RECORDS FOR THE EXERCISE section start

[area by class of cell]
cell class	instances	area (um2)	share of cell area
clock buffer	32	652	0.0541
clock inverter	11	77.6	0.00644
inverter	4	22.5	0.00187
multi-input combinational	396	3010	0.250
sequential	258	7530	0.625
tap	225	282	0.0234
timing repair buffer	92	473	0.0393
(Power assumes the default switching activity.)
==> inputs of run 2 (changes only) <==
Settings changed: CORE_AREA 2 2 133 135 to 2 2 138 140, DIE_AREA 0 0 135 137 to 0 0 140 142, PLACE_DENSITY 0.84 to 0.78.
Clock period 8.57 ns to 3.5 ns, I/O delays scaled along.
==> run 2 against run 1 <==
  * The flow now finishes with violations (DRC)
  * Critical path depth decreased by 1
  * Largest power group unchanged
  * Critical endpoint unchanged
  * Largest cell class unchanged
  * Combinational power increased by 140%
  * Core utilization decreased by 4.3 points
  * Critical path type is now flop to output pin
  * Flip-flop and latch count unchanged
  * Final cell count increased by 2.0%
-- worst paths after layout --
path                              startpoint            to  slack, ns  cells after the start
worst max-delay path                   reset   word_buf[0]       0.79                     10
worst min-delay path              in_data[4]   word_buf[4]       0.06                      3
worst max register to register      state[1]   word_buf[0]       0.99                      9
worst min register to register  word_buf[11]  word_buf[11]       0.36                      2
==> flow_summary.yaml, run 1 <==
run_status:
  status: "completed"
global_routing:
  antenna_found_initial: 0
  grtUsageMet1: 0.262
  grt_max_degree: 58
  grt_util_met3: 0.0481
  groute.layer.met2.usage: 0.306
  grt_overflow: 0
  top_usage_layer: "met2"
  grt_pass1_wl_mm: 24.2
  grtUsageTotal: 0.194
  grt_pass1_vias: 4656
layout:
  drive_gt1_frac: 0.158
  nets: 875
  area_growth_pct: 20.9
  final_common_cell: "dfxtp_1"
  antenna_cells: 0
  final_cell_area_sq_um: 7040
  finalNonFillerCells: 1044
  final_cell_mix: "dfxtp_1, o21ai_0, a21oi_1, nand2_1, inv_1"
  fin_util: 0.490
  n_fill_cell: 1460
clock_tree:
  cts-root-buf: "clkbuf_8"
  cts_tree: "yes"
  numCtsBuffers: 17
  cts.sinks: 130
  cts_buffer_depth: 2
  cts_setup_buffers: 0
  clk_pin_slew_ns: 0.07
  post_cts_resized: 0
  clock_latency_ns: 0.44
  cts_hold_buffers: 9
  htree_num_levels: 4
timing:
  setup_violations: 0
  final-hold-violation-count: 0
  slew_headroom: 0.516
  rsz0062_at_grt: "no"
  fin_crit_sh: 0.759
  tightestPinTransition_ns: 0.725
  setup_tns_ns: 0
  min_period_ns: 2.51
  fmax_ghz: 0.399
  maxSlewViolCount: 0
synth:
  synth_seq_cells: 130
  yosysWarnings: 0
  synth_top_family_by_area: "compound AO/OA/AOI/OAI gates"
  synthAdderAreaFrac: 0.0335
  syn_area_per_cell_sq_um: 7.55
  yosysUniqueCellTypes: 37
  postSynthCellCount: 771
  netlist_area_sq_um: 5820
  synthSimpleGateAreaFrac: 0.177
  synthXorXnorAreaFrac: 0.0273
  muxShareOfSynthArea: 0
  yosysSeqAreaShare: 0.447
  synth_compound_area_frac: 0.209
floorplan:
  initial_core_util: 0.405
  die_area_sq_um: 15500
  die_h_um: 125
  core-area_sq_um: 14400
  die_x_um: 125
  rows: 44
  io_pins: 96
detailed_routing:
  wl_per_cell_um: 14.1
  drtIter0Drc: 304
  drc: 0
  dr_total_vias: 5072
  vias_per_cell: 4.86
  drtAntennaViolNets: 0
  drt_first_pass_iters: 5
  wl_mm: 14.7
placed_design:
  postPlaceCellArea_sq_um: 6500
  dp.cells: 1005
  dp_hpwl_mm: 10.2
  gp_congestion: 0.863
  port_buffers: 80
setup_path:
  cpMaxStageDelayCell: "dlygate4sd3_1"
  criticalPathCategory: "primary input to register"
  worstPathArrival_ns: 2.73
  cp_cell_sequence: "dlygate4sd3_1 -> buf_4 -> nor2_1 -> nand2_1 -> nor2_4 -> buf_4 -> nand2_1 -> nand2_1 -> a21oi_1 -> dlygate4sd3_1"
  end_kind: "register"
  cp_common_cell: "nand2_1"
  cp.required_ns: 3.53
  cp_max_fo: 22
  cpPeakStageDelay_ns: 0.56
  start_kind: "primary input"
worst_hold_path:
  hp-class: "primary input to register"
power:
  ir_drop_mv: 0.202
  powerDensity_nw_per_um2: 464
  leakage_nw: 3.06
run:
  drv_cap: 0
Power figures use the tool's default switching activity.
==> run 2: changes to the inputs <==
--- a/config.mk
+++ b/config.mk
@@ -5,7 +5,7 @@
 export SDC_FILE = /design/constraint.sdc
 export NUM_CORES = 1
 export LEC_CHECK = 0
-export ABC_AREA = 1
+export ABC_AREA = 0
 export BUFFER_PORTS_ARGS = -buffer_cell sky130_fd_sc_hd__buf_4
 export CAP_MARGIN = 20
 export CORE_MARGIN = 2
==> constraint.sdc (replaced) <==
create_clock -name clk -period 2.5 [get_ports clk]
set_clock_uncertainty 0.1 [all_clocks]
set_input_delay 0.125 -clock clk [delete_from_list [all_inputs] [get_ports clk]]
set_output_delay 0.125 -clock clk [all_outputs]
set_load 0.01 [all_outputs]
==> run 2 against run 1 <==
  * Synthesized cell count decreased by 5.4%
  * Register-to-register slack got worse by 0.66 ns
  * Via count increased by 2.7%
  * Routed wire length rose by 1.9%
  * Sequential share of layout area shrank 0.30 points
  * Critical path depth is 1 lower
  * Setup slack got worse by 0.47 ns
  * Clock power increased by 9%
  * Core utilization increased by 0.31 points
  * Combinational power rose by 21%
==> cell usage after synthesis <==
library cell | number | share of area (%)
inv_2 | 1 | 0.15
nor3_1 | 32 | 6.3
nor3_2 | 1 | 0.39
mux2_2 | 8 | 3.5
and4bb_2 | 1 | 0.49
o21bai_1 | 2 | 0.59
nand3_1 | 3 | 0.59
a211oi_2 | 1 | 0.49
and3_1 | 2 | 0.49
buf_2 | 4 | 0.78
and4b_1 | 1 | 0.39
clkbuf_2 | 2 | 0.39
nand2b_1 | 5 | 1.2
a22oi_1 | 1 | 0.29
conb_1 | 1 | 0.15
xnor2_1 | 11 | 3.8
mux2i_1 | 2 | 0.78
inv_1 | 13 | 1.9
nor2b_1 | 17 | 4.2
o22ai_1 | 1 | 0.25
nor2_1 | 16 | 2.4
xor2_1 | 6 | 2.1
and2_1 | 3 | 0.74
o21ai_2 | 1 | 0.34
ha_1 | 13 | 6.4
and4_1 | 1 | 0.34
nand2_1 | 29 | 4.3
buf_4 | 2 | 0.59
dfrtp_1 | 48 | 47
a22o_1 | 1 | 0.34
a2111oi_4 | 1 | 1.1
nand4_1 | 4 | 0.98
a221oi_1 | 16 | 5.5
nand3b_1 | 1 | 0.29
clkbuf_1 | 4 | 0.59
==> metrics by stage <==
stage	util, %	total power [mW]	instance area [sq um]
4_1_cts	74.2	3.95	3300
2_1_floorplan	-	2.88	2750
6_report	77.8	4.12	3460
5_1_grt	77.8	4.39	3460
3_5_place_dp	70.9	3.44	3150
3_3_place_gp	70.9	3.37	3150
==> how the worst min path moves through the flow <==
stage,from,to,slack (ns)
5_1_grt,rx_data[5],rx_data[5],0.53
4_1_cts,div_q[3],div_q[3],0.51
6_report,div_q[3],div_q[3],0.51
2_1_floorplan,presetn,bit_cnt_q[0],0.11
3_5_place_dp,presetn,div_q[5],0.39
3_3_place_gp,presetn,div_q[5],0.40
### config.mk
export PLATFORM = sky130hd
export DESIGN_NAME = renesas_gpio_ctrl
export DESIGN_NICKNAME = d
export VERILOG_FILES = /design/src/rtl/renesas_gpio_ctrl.sv
export SDC_FILE = /design/constraint.sdc
export NUM_CORES = 1
export LEC_CHECK = 0
export ABC_AREA = 0
export BUFFER_PORTS_ARGS = -buffer_cell sky130_fd_sc_hd__buf_4
export CORE_AREA = 2 2 104 106
export CTS_CLUSTER_DIAMETER = 40
export DETAILED_ROUTE_END_ITERATION = 12
export DIE_AREA = 0 0 106 108
export PLACE_DENSITY = 0.89
export SYNTH_ARGS = -nofsm -noshare
export SYNTH_HDL_FRONTEND = slang
export SYNTH_SLANG_ARGS = --single-unit
### constraint.sdc
create_clock -name sys_if_clk -period 2.2 [get_ports sys_if_clk]
set_clock_uncertainty 0.15 [all_clocks]
set_input_delay 0 -clock sys_if_clk [delete_from_list [all_inputs] [get_ports sys_if_clk]]
set_output_delay 0 -clock sys_if_clk [all_outputs]
set_load 0.1 [all_outputs]
`config.mk`:
```
export PLATFORM = sky130hd
export DESIGN_NAME = trap_controller
export DESIGN_NICKNAME = d
export VERILOG_FILES = /design/src/rtl/trap_controller.sv
export SDC_FILE = /design/constraint.sdc
export NUM_CORES = 1
export LEC_CHECK = 0
export ABC_AREA = 1
export CAP_MARGIN = 20
export CORE_UTILIZATION = 30
export DETAILED_ROUTE_END_ITERATION = 7
export PLACE_DENSITY = 0.61
export SETUP_SLACK_MARGIN = 0.2
export SLEW_MARGIN = 30
export SYNTH_ARGS = -nofsm -noshare
export SYNTH_HDL_FRONTEND = slang
export SYNTH_SLANG_ARGS = --single-unit
```
`constraint.sdc`:
```
create_clock -name clk -period 3.7 [get_ports clk]
set_clock_uncertainty 0.2 [all_clocks]
set_input_delay 0.925 -clock clk [delete_from_list [all_inputs] [get_ports clk]]
set_output_delay 0.925 -clock clk [all_outputs]
set_load 0.01 [all_outputs]
```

RECORDS FOR THE EXERCISE section end

All lines of the entries containing the string "inverter" must be shown in full.

clock inverter	11	77.6	0.00644
inverter	4	22.5	0.00187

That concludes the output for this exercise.